Andrei Kolganov, Irkutsk, Russia
"Russian death rates have fluctuated wildly over the past 30 years as alcohol restrictions and social stability varied under Presidents Gorbachev, Yeltsin and Putin, and the main thing driving these wild fluctuations in death was vodka."
Study co-author, Sir Richard Peto, University of Oxford, Britain
A bottle of the hawthorn-scented bath liquid is held up outside an illegal distillery discovered by the police in Irkutsk |
Most of the victims of the mass poisoning lived in Novo-Lenino, a working-class neighbourhood. Their plight is indeed a symptom of what is happening elsewhere in Russia as the economy has run into problems resulting from global oil prices falling disastrously for producers, added to the sanctions imposed on the country resulting from Moscow's annexation of Crimea and its support of the Russian-speaking Ukrainian rebels who have taken over east Ukraine.
Russia's dwindling financial situation did not stop its president from grandiose plans to upgrade the military and equip it with the most up-to-date technological military apparatus, proudly parading the new acquisitions through the streets in military parades. Nor did the failing economy stop the Kremlin from sending its military to Syria to give aid and comfort to Bashar al-Assad's war on his Sunni Syrian population, where Russian air cover has enabled the Syrian president to finally gain the upper hand over his opponents.

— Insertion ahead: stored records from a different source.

This design comes from an exercise in tuning for small area and few clock cycles per item on the open sky130 flow, not from production work. RTL that was checked went through simulation tests only; none was proved equivalent to the original.

==> flow/design.v (excerpt) <==
module magenta_core (
    input  wire         clk,
    input  wire         rst,         
    input  wire         start,       
    input  wire         decrypt,     
    input  wire [1:0]   ksize,       
    input  wire [255:0] key,         
    input  wire [127:0] din,         
    output wire         ready,
    output wire         done,
    output wire [127:0] dout
);
==> module magenta_sbox, before the edit <==
module magenta_sbox (
    input  wire [7:0] x,
    output wire [7:0] y
);
    function [7:0] xtime;
        input [7:0] v;
        begin
            xtime = {v[6:0], 1'b0} ^ (v[7] ? 8'h65 : 8'h00);
        end
    endfunction
    wire [4:0] h = x[7:3];
    wire [7:0] base;
    assign base[0] = 32'h728f092f >> h;
    assign base[1] = 32'h2236e2cc >> h;
    assign base[2] = 32'hc4c1a29a >> h;
    assign base[3] = 32'h85cf5f1c >> h;
    assign base[4] = 32'ha3c24bc8 >> h;
    assign base[5] = 32'hff37ba02 >> h;
    assign base[6] = 32'hc313068a >> h;
    assign base[7] = 32'h6a173d7c >> h;
    wire [7:0] m4 = x[2] ? xtime(xtime(xtime(xtime(base)))) : base;
    wire [7:0] m2 = x[1] ? xtime(xtime(m4)) : m4;
    wire [7:0] m1 = x[0] ? xtime(m2) : m2;
    assign y = {m1[7:1], m1[0] & ~&x};
endmodule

Alcohol and tobacco consumption were attributed for the vastly different outcomes.
Russia's recession has meant belt-tightening for many in its population. Savings have been depleted, and people have had to accept a need to reduce expensive food items. Eating less meat and fish, they have taken to once again growing their own vegetables. And in Irkutsk buying cheap vodka substitutes has become a commonplace. The substitutes are available at local kiosks or at small corner stores. The fake vodka is known as "boyaryshnik" which means "hawthorne" in Russian.

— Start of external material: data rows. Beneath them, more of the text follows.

Source: an optimization exercise on an open RTL-to-GDS flow (aim: small area). Production flows keep margins and buffers that such runs may drop. Only simulation tests tie the RTL to the original design; equivalence was not proved.

==> run a: inputs <==
Design drum_core, start of the top module:
module drum_core (
    input  wire               clk,
    input  wire               rst,           
    input  wire               byte_valid,
    input  wire [7:0]         byte_data,
    output wire               byte_ready,
    input  wire               block_valid,
    input  wire [15:0]        block_fshift,  
    output wire               block_ready,
    input  wire [3:0]         press,         
    input  wire               overrun,
    output wire               out_valid,
    output wire signed [19:0] out_sample,
    output reg                overrun_flag
);
Settings: LEC_CHECK=0, CAP_MARGIN=20, CORE_MARGIN=2, CORE_UTILIZATION=40, SLEW_MARGIN=20; clock period 30.0 ns.
run.sh (not shown) runs the stock make flow with config.mk's settings and CLKGATE_MAP_FILE= SYNTH_SCRIPT=/design/flow/synth_recipe.tcl, a recipe that flattens the netlist after the stock synthesis.
==> run b: changes against run a <==
==> flow/flow/run.sh (new file) <==
#!/bin/bash
# Standard ORFS layout, with the combinational logic of the standard synthesis
# re-mapped by ABC for area before floorplanning. Registers (cells and names)
# are left exactly as the standard synthesis made them.
set -euo pipefail
HERE=$(pwd)
YOSYS=${YOSYS_EXE:-$FLOW_HOME/../tools/install/yosys/bin/yosys}
LIB=$FLOW_HOME/platforms/sky130hd/lib/sky130_fd_sc_hd__tt_025C_1v80.lib
RES=$HERE/orfs/results/$FLOW_PLATFORM/drum_core/base

bash standard.sh synth > $HERE/synth.log 2>&1

cp $RES/1_2_yosys.v $HERE/synth_std.v
SEQ=$(grep -oE 'cell \("?sky130_fd_sc_hd__(df|edf|sdf|dl|conb)[a-z0-9_]*' $LIB | sed -E 's/cell \("?//' | sort -u | tr '\n' ' ')
sed -e "s#@LIB@#$LIB#g" -e "s#@SEQ@#$SEQ#g" -e "s#@IN@#$HERE/synth_std.v#g" \
    -e "s#@OUT@#$HERE/synth_remap.v#g" -e "s#@TOP@#$FLOW_TOP#g" flow/remap.ys > $HERE/remap_run.ys
$YOSYS -q -l $HERE/remap.log $HERE/remap_run.ys > /dev/null 2>&1
cp $HERE/synth_remap.v $RES/1_2_yosys.v

bash standard.sh finish > $HERE/finish.log 2>&1
==> flow/flow/remap.ys (new file) <==
read_liberty -ignore_miss_func @LIB@
read_verilog @IN@
hierarchy -top @TOP@
setattr -mod -set keep_hierarchy 1 @SEQ@
flatten
select @TOP@
opt_clean -purge
abc -liberty @LIB@ -dont_use *probe* -dont_use *lpflow* -script +strash;dc2;dch,-f;amap;strash;dch,-f;amap;
opt_clean -purge
splitnets
opt_clean -purge
insbuf -buf sky130_fd_sc_hd__buf_4 A X
hierarchy -top @TOP@
select @TOP@
stat -liberty @LIB@
write_verilog -noattr -noexpr -nohex -nodec -selected @OUT@
==> flow/standard.sh (new file) <==
#!/bin/bash
# synth_recipe.tcl (not shown) runs the flow's synth.tcl, then flattens the netlist and writes it again
# the make line also repeats each setting of config.mk as NAME=value (left out here)
make -C /OpenROAD-flow-scripts/flow DESIGN_CONFIG=/design/flow/config.mk WORK_HOME=/design/flow/orfs CLKGATE_MAP_FILE= SYNTH_SCRIPT=/design/flow/synth_recipe.tcl "${@:-finish}"
removed: flow/run.sh
==> impl_metrics.py <==
metrics = {
    "run_status": {
        "status": "finished clean",
    },
    "setup_path": {
        "worstPathMaxFanout": 34,
        "cp.required_ns": 30.33,
        "path_common_cell": "o21ai_0",
    },
    "layout": {
        "clkCellAreaFrac_pct": 4.006,
        "sh_seq_area_pct": 23.65,
        "layout.nets": 5107,
        "multi_input_cells": 3923,
    },
    "timing": {
        "fin_worst_skew_ns": 0.03112,
        "tightest_slew_ns": 1.363,
        "worst_slack_ns": 11.47,
    },
    "global_route": {
        "grtUsageMet2_pct": 64.20,
    },
    "hold_path": {
        "hold_path_end": "cnt[50]$_SDFFE_PP0P_",
    },
    "logic_synthesis": {
        "synth.cell_area_sq_um": 31080,
    },
    "clocking": {
        "clkSlewWorstSetupHoldPaths_ns": 0.07,
    },
    "detailed_routing": {
        "num_vias": 41450,
        "postRouteWirelength_um": 173000,
    },
}
-- figures above: run b

==> impl_metrics.py <==
metrics = {
    "setup_path": {
        "path_common_cell": "ha_1",
        "cp.required_ns": 30.44,
        "worstPathMaxFanout": 70,
    },
    "hold_path": {
        "hold_path_end": "cnt[8]$_SDFFE_PP0P_",
    },
    "layout": {
        "sh_seq_area_pct": 19.92,
        "layout.nets": 5433,
    },
    "detailed_routing": {
        "num_vias": 44600,
    },
    "clocking": {
        "clkSlewWorstSetupHoldPaths_ns": 0.08,
    },
    "timing": {
        "fin_worst_skew_ns": 0.01992,
        "worst_slack_ns": 13.86,
    },
    "logic_synthesis": {
        "synth.cell_area_sq_um": 38940,
    },
    "run_status": {
        "status": "finished clean",
    },
}
-- figures above: run a

-- port drivers added, routing unchanged --
The flow's constraints put no driver on any port. The routed layouts listed below were extracted and timed again, unchanged, in two steps.
Step 1, drivers: a clkbuf_16 drives clk and a buf_2 each remaining input, both assumed.
Step 2 adds t to the input delays and takes it off the output delays; t is the mean of the earliest and latest rising clock arrival at the registers after step 1. Input paths then give back, and output paths get back, about the clock's delay inside the block.
Slacks: ideal / step 1 / step 2; pairs: ideal / step 1.
| run | shift t [ns] | setup slack, ns | worst hold slack (ns) | slew at the worst register clock pin (ns) |
|---|---|---|---|---|
| run a | 0.648 | 13.859 / 13.859 / 13.859 | 0.450 / 0.450 / 0.450 | 0.08 / 0.08 |
| run b | 0.673 | 11.468 / 11.468 / 11.468 | 0.459 / 0.459 / 0.459 | 0.07 / 0.07 |
After both steps every run listed still meets setup and hold.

The bottle labels identify the contents as bath oil. And the label warned that drinking the contents should be avoided. Still, it was well known that bootleggers produced that 'bath oil' for the specific purpose of replacing more expensive, genuine vodka. And Russians are particularly fond of vodka, the national drink. "Everybody drank it because it was the cheapest" Zoya Mukhamadeyeva, 59, cried, mourning the death of her only son, Renat.
A nurse treats a man who was taken to hospital after drinking the 'bath lotion' in the Siberian city of Irkutsk |
An upsurge of the middle-class overtook Russia's 142 million population, with 60 to 70 percent joining that coveted economic status. The average salary rose to 40,000 rubles a month (in Western funds $1,000 at the peak of the economy, and descended now to $700 a month at current exchange rates). People who think of themselves as middle class have plunged in numbers nationwide to around 50 percent, where the average wage of 36,703 rubles would have to be 55,000 in 2017 rubles to qualify now as middle-class.

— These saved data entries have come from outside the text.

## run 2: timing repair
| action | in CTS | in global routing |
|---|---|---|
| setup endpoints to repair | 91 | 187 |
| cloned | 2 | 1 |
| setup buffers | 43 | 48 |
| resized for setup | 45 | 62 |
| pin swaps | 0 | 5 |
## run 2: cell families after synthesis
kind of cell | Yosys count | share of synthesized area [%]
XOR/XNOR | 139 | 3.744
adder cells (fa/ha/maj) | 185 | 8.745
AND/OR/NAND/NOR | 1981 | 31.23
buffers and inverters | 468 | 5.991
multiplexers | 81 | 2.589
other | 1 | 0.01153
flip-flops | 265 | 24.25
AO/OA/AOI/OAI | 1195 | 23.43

In Irkutsk and its surroundings, the number of residents earning 10,000 rubles monthly (about $170) representing the poverty line, has grown to 20 percent from 17 percent before the financial crisis leading to recession. People who seemed on the surface to be well off -- nurses, teachers, drivers -- drank the tainted alcohol. After the shock of the mass poisoning, investigators found that some bootleggers had produced a batch of boyaryshnik with methanol instead of ethanol.
Even a minuscule amount of methanol can be fatal, destroying the nervous system, including the optic nerve. So people went blind, their speech began to slur and their physical condition swiftly deteriorated as people fell into a coma, and died within a day or two. People in Novo-Lenino had been afflicted by growing poverty. It was noticed by market vendors that shoppers were buying more cabbage and macaroni, and less meat.
Even people who owned suburban dachas who had grown grassy lawns mirroring the middle-class ideal during the years of plenty have taken since, to digging them into gardens to plant potatoes, said a local activist.